The structure's walls are made of local desert rocks, stacked within wood forms, filled with concrete. Wright always favored using the materials readily available rather than those that must be transported to the site. In Wright’s own words: “There were simple characteristic silhouettes to go by, tremendous drifts and heaps of sunburned desert rocks were nearby to be used. We got it all together with the landscape…” The flat surfaces of the rocks were placed outward facing and large boulders filled the interior space so concrete could be conserved.
Natural light also played a major part in the design. In the drafting room, Wright used translucent canvas to act as a roof (later replaced by plastic because of the intense wear from the Arizona sun). In the south-facing dining room, Wright did not take the masonry walls from floor to ceiling, and designed the roof to hang past the walls preventing unwanted sun rays from penetrating but allowing for horizontal light to pass through the room. Wright believed natural light aided the work environment he had his apprentices in, keeping the inside of his building in touch with the natural surroundings.

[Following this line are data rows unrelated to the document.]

===== config.mk =====
export PLATFORM = sky130hd
export DESIGN_NAME = if_fetch_flat
export DESIGN_NICKNAME = d
export VERILOG_FILES = /design/src/rtl/if_fetch_pkg.sv /design/src/rtl/if_fetch_if.sv /design/src/rtl/if_fetch.sv /design/src/flat_wrapper.sv
export SDC_FILE = /design/constraint.sdc
export NUM_CORES = 1
export LEC_CHECK = 0
export ABC_AREA = 1
export CAP_MARGIN = 20
export CORE_AREA = 2 2 101 103
export CTS_BUF_LIST = sky130_fd_sc_hd__clkbuf_8 sky130_fd_sc_hd__clkbuf_16
export DETAILED_ROUTE_END_ITERATION = 16
export DIE_AREA = 0 0 103 105
export PLACE_DENSITY = 0.89
export SLEW_MARGIN = 20
export SYNTH_ARGS = -nofsm -noshare
export SYNTH_HDL_FRONTEND = slang
export SYNTH_SLANG_ARGS = --single-unit

===== constraint.sdc =====
create_clock -name clk -period 4.05 [get_ports clk]
set_input_delay 0.81 -clock clk [delete_from_list [all_inputs] [get_ports clk]]
set_output_delay 0.81 -clock clk [all_outputs]
set_load 0.1 [all_outputs]

===== src/rtl/if_fetch_pkg.sv =====
`default_nettype none
// ============================================================================
// Module   : if_fetch_pkg
// Purpose  : Shared defines for the instruction-fetch stage: reset/stall
//            polarities, bus widths, stall bit indices and the fetch FSM
//            state encoding.
// Revision : 1.0 - initial release
// ============================================================================
package if_fetch_pkg;

  localparam logic        RstEnable   = 1'b1;
  localparam logic        Stop        = 1'b1;
  localparam logic [31:0] ZeroWord    = 32'h0000_0000;
  localparam int          InstAddrBus = 31;
  localparam int          InstBus     = 31;

  // Bit positions inside the 6-bit stall vector {wb,mem,ex,id,if,pc}
  localparam int          STALL_PC    = 0;
  localparam int          STALL_IF    = 1;

  typedef enum logic [1:0] {
    REQ   = 2'd0,
    WAIT  = 2'd1,
    HOLD  = 2'd2,
    DRAIN = 2'd3
  } fetch_state_e;

endpackage
`default_nettype wire


===== src/rtl/if_fetch_if.sv =====
`default_nettype none
// ============================================================================
// Module   : if_fetch_if
// Purpose  : Byte-wide instruction memory port (request / grant / rvalid).
// Signals  : mem_req_o    fetch -> mem  byte read request
//            mem_addr_o   fetch -> mem  byte address of the request
//            mem_gnt_i    mem -> fetch  request accepted this cycle
//            mem_rvalid_i mem -> fetch  read data valid
//            mem_rdata_i  mem -> fetch  read byte
// Modports : master (fetch stage), slave (memory)
// Revision : 1.0 - initial release
// ============================================================================
interface if_fetch_if #(
  parameter int ADDR_W = 32
);

  logic              mem_req_o;
  logic [ADDR_W-1:0] mem_addr_o;
  logic              mem_gnt_i;
  logic              mem_rvalid_i;
  logic [7:0]        mem_rdata_i;

  modport master (
    output mem_req_o,
    output mem_addr_o,
    input  mem_gnt_i,
    input  mem_rvalid_i,
    input  mem_rdata_i
  );

  modport slave (
    input  mem_req_o,
    input  mem_addr_o,
    output mem_gnt_i,
    output mem_rvalid_i,
    output mem_rdata_i
  );

endinterface
`default_nettype wire


===== src/rtl/if_fetch.sv =====
`default_nettype none
// ============================================================================
// Module   : if_fetch
// Purpose  : Instruction-fetch stage. Owns the PC and assembles 32-bit
//            little-endian instructions one byte at a time from a byte-wide
//            memory port, then presents {pc, inst, valid} to IF/ID.
// Ports    : clk              rising-edge clock
//            rst              synchronous active-high reset
//            stall[5:0]       {wb,mem,ex,id,if,pc}; bit0 keeps PC, bit1 stalls IF
//            branch_flag_i    redirect pulse from ID
//            branch_target_i  redirect target (low 2 bits ignored)
//            mem              byte memory port (master side)
//            if_pc_o          PC of the presented instruction
//            if_inst_o        assembled instruction
//            if_valid_o       pc/inst form a complete fetched instruction
//            stallreq_from_if high while an instruction is being assembled
// Revision : 1.0 - initial release
// ============================================================================
module if_fetch
  import if_fetch_pkg::*;
#(
  parameter int                ADDR_W   = InstAddrBus + 1,
  parameter logic [ADDR_W-1:0] RESET_PC = '0
) (
  input  wire logic              clk,
  input  wire logic              rst,
  input  wire logic [5:0]        stall,
  input  wire logic              branch_flag_i,
  input  wire logic [ADDR_W-1:0] branch_target_i,
  if_fetch_if.master             mem,
  output logic [ADDR_W-1:0]      if_pc_o,
  output logic [InstBus:0]       if_inst_o,
  output logic                   if_valid_o,
  output logic                   stallreq_from_if
);

  fetch_state_e      state_q, state_d;
  logic [ADDR_W-1:0] pc_q,    pc_d;
  logic [1:0]        cnt_q,   cnt_d;
  logic [InstBus:0]  buf_q,   buf_d;

  // Low for the first cycle after reset so every output reads zero there;
  // the request is only raised once this flag is set.
  logic              run_q;

  logic              req_active;
  logic              granted;
  logic              presenting;

  // Upper stall bits belong to later stages; target bits [1:0] are forced
  // to zero on redirect.
  logic              stall_unused;
  assign stall_unused = ^{stall[5:2], branch_target_i[1:0]};

  assign req_active = run_q && (state_q == REQ);
  assign granted    = req_active && mem.mem_gnt_i;
  assign presenting = (state_q == HOLD);

  // --------------------------------------------------------------------------
  // State / datapath registers
  // --------------------------------------------------------------------------
  always_ff @(posedge clk) begin
    if (rst == RstEnable) begin
      state_q <= REQ;
      pc_q    <= RESET_PC;
      cnt_q   <= 2'd0;
      buf_q   <= ZeroWord;
      run_q   <= 1'b0;
    end else begin
      state_q <= state_d;
      pc_q    <= pc_d;
      cnt_q   <= cnt_d;
      buf_q   <= buf_d;
      run_q   <= 1'b1;
    end
  end

  // --------------------------------------------------------------------------
  // Next-state logic
  // --------------------------------------------------------------------------
  always_comb begin
    state_d = state_q;
    pc_d    = pc_q;
    cnt_d   = cnt_q;
    buf_d   = buf_q;

    case (state_q)
      REQ: begin
        if (granted) begin
          state_d = WAIT;
        end
      end
      WAIT: begin
        if (mem.mem_rvalid_i) begin
          buf_d[{cnt_q, 3'b000} +: 8] = mem.mem_rdata_i;
          if (cnt_q == 2'd3) begin
            state_d = HOLD;
          end else begin
            cnt_d   = cnt_q + 2'd1;
            state_d = REQ;
          end
        end
      end
      HOLD: begin
        // IF stalled, or PC kept: keep presenting the same instruction.
        if ((stall[STALL_IF] != Stop) && (stall[STALL_PC] != Stop)) begin
          pc_d    = pc_q + ADDR_W'(4);
          cnt_d   = 2'd0;
          state_d = REQ;
        end
      end
      DRAIN: begin
        if (mem.mem_rvalid_i) begin
          cnt_d   = 2'd0;
          state_d = REQ;
        end
      end
      default: begin
        state_d = REQ;
      end
    endcase

    // A redirect overrides everything above. A request the memory has already
    // accepted must still have its response swallowed, hence DRAIN.
    if (branch_flag_i) begin
      pc_d  = {branch_target_i[ADDR_W-1:2], 2'b00};
      cnt_d = 2'd0;
      buf_d = buf_q;
      case (state_q)
        REQ:         state_d = granted ? DRAIN : REQ;
        WAIT, DRAIN: state_d = mem.mem_rvalid_i ? REQ : DRAIN;
        default:     state_d = REQ;
      endcase
    end
  end

  // --------------------------------------------------------------------------
  // Outputs
  // --------------------------------------------------------------------------
  assign mem.mem_req_o  = req_active;
  assign mem.mem_addr_o = req_active ? (pc_q + {{(ADDR_W-2){1'b0}}, cnt_q}) : '0;

  assign if_valid_o       = presenting;
  assign if_pc_o          = presenting ? pc_q  : '0;
  assign if_inst_o        = presenting ? buf_q : ZeroWord;
  assign stallreq_from_if = run_q && ((state_q == REQ) || (state_q == WAIT))
                            && !branch_flag_i;

endmodule
`default_nettype wire


===== src/flat_wrapper.sv =====
// flat-port wrapper written by rule: the top's interface ports become plain ports
module if_fetch_flat import if_fetch_pkg::*;
#(
  parameter int                ADDR_W   = InstAddrBus + 1,
  parameter logic [ADDR_W-1:0] RESET_PC = '0
)
  (clk, rst, stall, branch_flag_i, branch_target_i, if_pc_o, if_inst_o, if_valid_o, stallreq_from_if, mem_mem_req_o, mem_mem_addr_o, mem_mem_gnt_i, mem_mem_rvalid_i, mem_mem_rdata_i);
  if_fetch_if #(.ADDR_W(ADDR_W)) mem_i ();
  input  wire logic clk;
  input  wire logic rst;
  input  wire logic [5:0] stall;
  input  wire logic branch_flag_i;
  input  wire logic [ADDR_W-1:0] branch_target_i;
  output logic [ADDR_W-1:0] if_pc_o;
  output logic [InstBus:0] if_inst_o;
  output logic if_valid_o;
  output logic stallreq_from_if;
  output wire logic [$bits(mem_i.mem_req_o)-1:0] mem_mem_req_o;
  output wire logic [$bits(mem_i.mem_addr_o)-1:0] mem_mem_addr_o;
  input wire logic [$bits(mem_i.mem_gnt_i)-1:0] mem_mem_gnt_i;
  input wire logic [$bits(mem_i.mem_rvalid_i)-1:0] mem_mem_rvalid_i;
  input wire logic [$bits(mem_i.mem_rdata_i)-1:0] mem_mem_rdata_i;
  assign mem_mem_req_o = mem_i.mem_req_o;
  assign mem_mem_addr_o = mem_i.mem_addr_o;
  assign mem_i.mem_gnt_i = mem_mem_gnt_i;
  assign mem_i.mem_rvalid_i = mem_mem_rvalid_i;
  assign mem_i.mem_rdata_i = mem_mem_rdata_i;
  if_fetch #(.ADDR_W(ADDR_W), .RESET_PC(RESET_PC)) u_core (.clk(clk), .rst(rst), .stall(stall), .branch_flag_i(branch_flag_i), .branch_target_i(branch_target_i), .mem(mem_i), .if_pc_o(if_pc_o), .if_inst_o(if_inst_o), .if_valid_o(if_valid_o), .stallreq_from_if(stallreq_from_if));
endmodule

==> results.ini, run 1 <==
[detailed_routing]
routed_via_density = 4.93
drt-initial-drc-count = 223
drc_errors = 0
firstDrtPassIters = 5
ant_nets = 0
postRouteWirelength_um = 12400
wl_per_cell_um = 12.9
vias = 4740

[global_route]
grt_max_degree = 65
grt_pass1_vias = 4182
grt_pass1_wl_um = 19600
met2_usage_pct = 39.0
grt_use_total_pct = 22.5
use_met3_pct = 4.35
antenna_found_initial = 0
gr-usage-met1_pct = 28.6
overflow = 0
grt-busiest-layer = met2

[clocking]
worstSkewPairLatency_ps = 360
clockBufferDepth = 2
clk_pin_slew_ps = 80
clock_sinks = 67
root_buffer = clkbuf_8
htreeDepth = 3
ctsHoldBuffers = 0
post_cts_resized = 0
numCtsBuffers = 9
cts_setup_buffers = 0
cts_tree = yes

[synthesis]
syn_avg_cell_area_um2 = 6.11
ys_seq_elements = 67
synth_area_um2 = 4280
ys_warn_count = 0
synth-edff-count = 0
synth_top_flop_cell = dfxtp_1
async_reset_ff_share_pct = 0
synthCells = 701
synth_cell_types = 35
yosysSeqAreaShare_pct = 31.3

[timing]
slew_headroom_pct = 41.3
slew_violations = 0
worst_pin_slew_ps = 880
finalSetupTns_ps = 0
hold_viol = 0
finClkSkew_ps = 11.2
finalSetupViolations = 0
fin_crit_sh_pct = 70.3
rsz0062_at_grt = false
fmax_mhz = 351
min_period_ps = 2850
finalWorstSetupSlack_ps = 1200

[setup_path]
crit_chain = nor2_1, nand2_1, buf_4, nor2_1, buf_4
worstSetupEndpointType = output port
cpPeakStageDelay_ps = 380
start_kind = flop
cp_slowest_cell = dfxtp_1
worstPathMaxFanout = 22
path_class = flop to output port
critical_path_required_ps = 3240
worstPathArrival_ps = 2040

[final_layout]
final_cell_mix = nor2_1 (171), nand2_1 (111), buf_4 (100), inv_1 (89), dfxtp_1 (67)
final_common_cell = nor2_1
drive_above_1_share_pct = 18.3
fin_nets = 881
nFillCells = 920
syn2layout_area_growth_pct = 34.3
diodes = 0

[die]
die_x_um = 103
die_area_um2 = 10800
start_util_pct = 44.4
io-pin-count = 150
fp.dieH_um = 105
fp-row-count = 36
core_area_um2 = 9640

[run]
timing.max_cap.violations = 0

[hold_path]
hp-class = flop to flop

[placed_design]
gp_congestion = 0.892
io_buffers = 141
dp_hpwl_um = 9100
dp_slack_ps = 1230

[pwr]
p_leak_nw = 2.33
ir_worst_vdd_mv = 0.176
p_per_area_nw_per_um2 = 314

[outcome]
status = finished, final reports clean

Yosys cell counts (6+ instances only):
| library cell | instances | area, um2 |
|---|---|---|
| nor2_2 | 7 | 43.8 |
| a31oi_1 | 9 | 56.3 |
| inv_1 | 89 | 334 |
| ha_1 | 6 | 75.1 |
| nand4_1 | 6 | 37.5 |
| dfxtp_1 | 67 | 1340 |
| nor2_1 | 171 | 642 |
| o21ai_1 | 10 | 50.1 |
| clkbuf_1 | 19 | 71.3 |
| a21oi_1 | 60 | 300 |
| buf_4 | 9 | 67.6 |
| nand2_1 | 111 | 417 |
| a22oi_1 | 11 | 82.6 |
| nand2_2 | 6 | 37.5 |
| nand3_1 | 44 | 220 |
| nor3_1 | 6 | 30.0 |
| o21ai_0 | 33 | 165 |
layer usage:
layer / vias to the layer above / routed length [um]
li1: 2468 / -
met1: 2087 / 5280
met2: 170 / 6080
met3: 15 / 855
met4: 0 / 163
met5: - / 0
cells by family after synthesis:
kind of cell | count (synthesis) | synth area share (%)
AO/OA/AOI/OAI | 128 | 16.7
AND/OR/NAND/NOR | 363 | 36.5
buffers and inverters | 132 | 12.9
other | 1 | 0.0876
XOR/XNOR | 4 | 0.818
adder cells (fa/ha/maj) | 6 | 1.75
flip-flops | 67 | 31.3
where the power goes:
part	switching, mW	internal [mW]
Clock	0.271	0.459
Combinational	0.262	0.107
Sequential	0.0258	0.681
Total	0.559	1.25
final cells by class:
type	count	area, um2	share of cell area, %
sequential	67	1340	23.3
tap	133	166	2.89
timing repair buffer	145	1210	21.1
clock buffer	12	165	2.87
inverter	98	380	6.61
clock inverter	4	95.1	1.65
multi-input combinational	503	2390	41.6
path summary, 6_finish.rpt:
path | startpoint | to | slack, ps | cells past startpoint
setup / recovery | u_core.state_q[1] | mem_mem_addr_o[29] | 1200 | 5
hold / removal | u_core.buf_q[7] | u_core.buf_q[7] | 460 | 2
setup reg to reg | u_core.cnt_q[0] | u_core.buf_q[7] | 1470 | 7
hold reg to reg | u_core.buf_q[7] | u_core.buf_q[7] | 460 | 2
state kept, by name (all words and copies together) (netlist names):
| name | count |
|---|---|
| u_core.buf_q | 32 |
| u_core.pc_q | 30 |
| u_core.run_q | 1 |
| u_core.cnt_q | 2 |
| u_core.state_q | 2 |
worst max-delay path, delay by kind of cell (launching register included):
family	cells	cell delay, ps
buffers and inverters	2	650
and+or+nand+nor	3	640
DFF	1	380
metrics by stage:
| step | util [%] | hold slack, ps | cells | area, um2 | total power [mW] |
|---|---|---|---|---|---|
| finish | 59.7 | 457 | 962 | 5750 | 1.81 |
| CTS | 59.7 | 456 | 962 | 5750 | 1.81 |
| global placement | 57.0 | 442 | 946 | 5490 | 1.09 |
| floorplan | - | 430 | 702 | 4290 | 0.984 |
| detailed placement | 57.0 | 447 | 946 | 5490 | 1.09 |
| global route | 59.7 | 471 | 962 | 5750 | 1.87 |
No activity file was read; power rests on OpenSTA's default activity.
==> run 2: changes to the inputs <==
--- a/config.mk
+++ b/config.mk
@@ -7,11 +7,11 @@
 export LEC_CHECK = 0
 export ABC_AREA = 1
 export CAP_MARGIN = 20
-export CORE_AREA = 2 2 101 103
+export CORE_AREA = 2 2 104 106
 export CTS_BUF_LIST = sky130_fd_sc_hd__clkbuf_8 sky130_fd_sc_hd__clkbuf_16
 export DETAILED_ROUTE_END_ITERATION = 16
-export DIE_AREA = 0 0 103 105
-export PLACE_DENSITY = 0.89
+export DIE_AREA = 0 0 106 108
+export PLACE_DENSITY = 0.88
 export SLEW_MARGIN = 20
 export SYNTH_ARGS = -nofsm -noshare
 export SYNTH_HDL_FRONTEND = slang
==> constraint.sdc (replaced) <==
create_clock -name clk -period 2.4 [get_ports clk]
set_input_delay 0.48 -clock clk [delete_from_list [all_inputs] [get_ports clk]]
set_output_delay 0.48 -clock clk [all_outputs]
set_load 0.1 [all_outputs]
==> results.ini, run 2 (same netlist as run 1, synthesis figures left out) <==
[global_route]
grt_max_degree = 33
grt_pass1_wl_um = 23500
overflow = 0
grt_use_total_pct = 25.6
grt_pass1_vias = 4776
antenna_found_initial = 0

[clocking]
htreeDepth = 3
clk_pin_slew_ps = 70
ctsHoldBuffers = 0
cts_setup_buffers = 0
clock_sinks = 67
numCtsBuffers = 9
worstSkewPairLatency_ps = 350
cts_tree = yes
post_cts_resized = 0
clockBufferDepth = 2
root_buffer = clkbuf_8

[hold_path]
hp-class = flop to flop
hold_path_end = u_core.buf_q[20]
hold_depth = 2
min_from = u_core.buf_q[20]

[placed_design]
place_area_um2 = 6940
dp_slack_ps = 227
gp_congestion = 0.972
dp_hpwl_um = 11000
io_buffers = 141

[setup_path]
r2r-start = u_core.cnt_q[1]
worstPathArrival_ps = 1800
r2r-end = u_core.buf_q[1]
start_kind = flop
cp-startpoint = u_core.state_q[1]
r2r_slack_ps = 360
path_class = flop to output port
worstPathMaxFanout = 22
critical_path_required_ps = 1920
worstSetupEndpointType = output port
r2r_cells = 7

[final_layout]
final_cell_mix = nand2_1 (111), nor2_1 (110), buf_12 (100), inv_1 (91), nor2_2 (68)
largestRegisters = u_core.buf_q (32), u_core.pc_q (30)
fin_nets = 888
diodes = 0
final_common_cell = nand2_1
drive_above_1_share_pct = 26.1
regMostFlops = u_core.buf_q
largest_reg_flops = 32
fin_area_um2 = 7150
syn2layout_area_growth_pct = 66.9

[detailed_routing]
wl_per_cell_um = 15.1
firstDrtPassIters = 5
postRouteWirelength_um = 14600
ant_nets = 0
drc_errors = 0
drt-initial-drc-count = 567
vias = 5098
routed_via_density = 5.24

[timing]
rsz0062_at_grt = false
fmax_mhz = 439
finClkSkew_ps = 15.7
slew_violations = 0
min_period_ps = 2280
fin_crit_sh_pct = 94.8
hold_viol = 0
finalWorstSetupSlack_ps = 125
finalSetupViolations = 0

[pwr]
p_leak_nw = 2.61
totalPowerFinal_mw = 2.96
netSwitchingFraction_pct = 32.9
switchingPower_mw = 0.975
ir_worst_vdd_mv = 0.272
p_per_area_nw_per_um2 = 415
power_frac_comb_pct = 25.4
p_seq_share_pct = 40.2
clock_power_share_pct = 34.3
p_int_mw = 1.99

[outcome]
status = finished, final reports clean

[run]
timing.max_cap.violations = 0

[die]
fp-row-count = 37
core_area_um2 = 10200
die_area_um2 = 11400
start_util_pct = 41.9
io-pin-count = 150
die_x_um = 106
fp.dieH_um = 108

==> run 2: changes by cell type in the layout (fill, tap and decap cells not counted) <==
cell and delta:
clkbuf_8 -3, buf_4 -92, nor2_1 -61, clkinv_2 +1, clkinvlp_4 +1, inv_1 +2
bufinv_16 -1, nor2_2 +61, buf_12 +99
==> run 2: worst max-delay path, stage by stage (launching register included) <==
cell	delay [ps]
dfxtp_1	470
nand2_4	300
buf_12	280
nor2_1	200
buf_12	210
==> run 2: final cells by class <==
type | instances | area, um2
Sequential cell | 67 | 1340
Clock inverter | 7 | 85.1
Fill cell | 732 | 3080
Clock buffer | 9 | 124
Multi-Input combinational cell | 503 | 2540
Inverter | 98 | 380
Timing Repair Buffer | 152 | 2500
Tap cell | 136 | 170
==> run 2: worst max-delay path by stage <==
stage / end / slack [ps]
4_1_cts: if_inst_o[31] / 120
3_3_place_gp: u_core.pc_q[3] / 280
3_5_place_dp: u_core.pc_q[4] / 230
6_report: if_inst_o[31] / 120
5_1_grt: if_inst_o[31] / 60
2_1_floorplan: mem_mem_addr_o[10] / -230
==> run 2: metal layers <==
layer / up-vias / routed length (um) / part of all wire [%] / GRT usage [%]
li1: 2468 / - / - / -
met1: 2321 / 5820 / 40 / 31.7
met2: 265 / 7160 / 49 / 44.3
met3: 44 / 1140 / 7.8 / 4.16
met4: 0 / 511 / 3.5 / 10.6
met5: - / 0 / 0 / 0
==> run 2: power groups by stage <==
stage	registers (mW)	clock network (mW)	logic, mW
after global routing	1.20	1.06	0.796
after CTS	1.19	1.01	0.752
final	1.19	1.02	0.753
after global placement	1.21	0	0.732
after floorplan	1.20	0	0.471
after detailed placement	1.22	0	0.746
==> run 2: metrics by stage <==
step / hold slack (ps) / cells / TNS [ps] / utilization [%]
after global placement: 457 / 956 / 0 / 67.8
after floorplan: 430 / 702 / -7030 / -
after global routing: 497 / 972 / 0 / 69.9
final: 472 / 972 / 0 / 69.9
after detailed placement: 461 / 956 / 0 / 67.8
after CTS: 471 / 972 / 0 / 69.9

Every part of Taliesin West bears Frank Lloyd Wright’s personal touch. Upon every return after a summer in Wisconsin Wright would grab a hammer and immediately make his way through the complex. He would walk through each room making changes or shouting orders to apprentices closely following with wheelbarrows and tools. He constantly changed and improved on his design fixing arising problems and addressing new situations. Throughout the years he added an addition to the dining room, the cabaret theatre, music pavilion and numerous other rooms. All of the furniture and decorations were designed by Wright and the majority built by apprentices. A brilliant aspect of Wright's design is the cabaret theatre. Built with six sides, out of the standard rock-concrete mixture, in an irregularly hexagonal shape, the theatre provides its occupants with what someone has called "95% acoustic perfection". Someone sitting in the back row can hear the lightest whisper from a speaker on stage.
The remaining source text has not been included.